The Great Resignation: America’s job revolution
Workers finally have leverage over employers – and they’re using it to resign in their droves

Crises often leave an unexpected mark on history, said Derek Thompson in The Atlantic (Washington DC). The Great Chicago Fire of 1871 brought about the invention of the skyscraper; WWII accelerated the development of penicillin and flu vaccines. And Covid-19? To judge by the American workplace today, it would seem to have effected a crucial change in Americans’ attitude to work. During the pandemic, many frontline workers were forced to risk exposure to Covid, to work long hours of overtime and to deal with “cabin-fevered”, rage-filled customers. And now these servers, cooks and clerks, worn out from “suffering non-stop rudeness”, are saying “to hell with this” and jacking in their jobs. Nearly 7% of employees in the “accommodations and food services” sector said sayonara in the month of August alone.
“The Great Resignation”, economists are calling it, said Michael Blackmon on BuzzFeed News (New York). With good reason. A record 4.3 million people left their jobs in August, and four million did so in each of the previous two months. They include everyone from the 30-year-old North Carolina woman, exhausted by rude customers and demeaning bosses (“I’m constantly having the fact that I’m replaceable just shoved in my face”), who has quit three restaurant jobs in the past year, to the 28-year-old San Francisco program manager, disillusioned by the way his career was dominating his life, who chucked in his $100,000 job at a tech start-up. But most “Quits”, as the Bureau of Labour Statistics calls them, are probably rebelling against poverty wages, said Laura Entis on Vox (New York). And their stand is paying off: “Costco, McDonald’s, Amazon, Bank of America, and CVS have all announced plans to raise the starting or average pay for hourly workers”, and the average restaurant and supermarket workers’ wage recently surpassed $15 an hour. For the first time in a long while, workers have some leverage over employers.

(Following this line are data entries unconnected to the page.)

This design comes from an exercise in tuning for small area, a short achievable clock period and few clock cycles per item on the open sky130 flow, not from production work.
No functional check of the RTL was part of any run shown here.
Power figures rest on the tool's default switching activity, not on a simulated workload.

==> flow/design.v, too long to show whole: its modules and the start of the top module <==
// module scm_div2: 30 lines
// module scm_sq1: 336 lines
// module scm_sq2: 388 lines
// module scm_keep: 455 lines
// module sigma_clipped_mean_unit: 203 lines
module sigma_clipped_mean_unit (
    input  logic        i_clk,
    input  logic        i_rst_n,
    input  logic        s_axis_tvalid,
    output logic        s_axis_tready,
    input  logic [15:0] s_axis_tdata,    
    output logic        m_axis_tvalid,
    input  logic        m_axis_tready,
    output logic [31:0] m_axis_tdata     
);
  // ...
==> flow/flow/run.sh <==
#!/bin/bash
set -euo pipefail
MARGIN=6.5
EXTRA="SETUP_SLACK_MARGIN=${MARGIN} BUFFER_PORTS_ARGS=-buffer_cell\\\\ sky130_fd_sc_hd__buf_2"
sed "s|\"\${@:-finish}\"|${EXTRA} \"\${@:-finish}\"|" standard.sh > standard_tuned.sh
grep -q "SETUP_SLACK_MARGIN=${MARGIN}" standard_tuned.sh
bash standard_tuned.sh finish > flow_make.log 2>&1
==> flow/standard.sh <==
#!/bin/bash
# synth_recipe.tcl (not shown) runs the flow's synth.tcl, then flattens the netlist and writes it again
# the make line also repeats each setting of config.mk as NAME=value (left out here)
make -C /OpenROAD-flow-scripts/flow DESIGN_CONFIG=/design/flow/config.mk WORK_HOME=/design/flow/orfs CLKGATE_MAP_FILE= SYNTH_SCRIPT=/design/flow/synth_recipe.tcl "${@:-finish}"
==> flow/config.mk <==
export PLATFORM = sky130hd
export DESIGN_NAME = sigma_clipped_mean_unit
export DESIGN_NICKNAME = sigma_clipped_mean_unit
export VERILOG_FILES = /design/flow/design.v
export SDC_FILE = /design/flow/constraint.sdc
export NUM_CORES = 4
export LEC_CHECK = 0
export ABC_CLOCK_PERIOD_IN_PS = 3000
export CAP_MARGIN = 20
export CORE_MARGIN = 2
export CORE_UTILIZATION = 65
export SLEW_MARGIN = 20
==> flow/constraint.sdc <==
create_clock -name core_clock -period 10.0 [get_ports {i_clk}]
set_input_delay 2.0000 -clock core_clock [delete_from_list [all_inputs] [get_ports {i_clk}]]
set_output_delay 2.0000 -clock core_clock [all_outputs]
set_load 0.01 [all_outputs]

“There’s a catch, though,” said Brent Orrell on TheDispatch.com (Washington DC). Most of the Quits are women, many of them pushed out of the workforce after daycare centres closed and schools went remote, leaving them with no care options for their kids. More than ten million job openings aren’t being filled. “Can’t get sheets changed on your hotel bed, or a burger delivered in less than 20 minutes?” It’s all down to lack of staff. And “Big Labor” is making things worse, said The Wall Street Journal. Unions look on the shortages as a chance to flex their muscles. Earlier this month, 10,000 John Deere employees downed tools, having rejected a deal that would have lifted the annual wages of a typical production worker from $60,000 to $72,000. This will only raise prices, make the company less competitive, and put jobs at risk. But the Great Resignation tells us it’s a risk they are willing to take, said Paul Krugman in The New York Times. After upending their lives, the pandemic has caused them to reconsider whether it was worth staying in “lousy jobs”. Wages have stagnated; hours are long and unpredictable; holiday is limited; management treats staff without respect. “American workers are insisting on a better deal; it’s in the nation’s interest they get it.”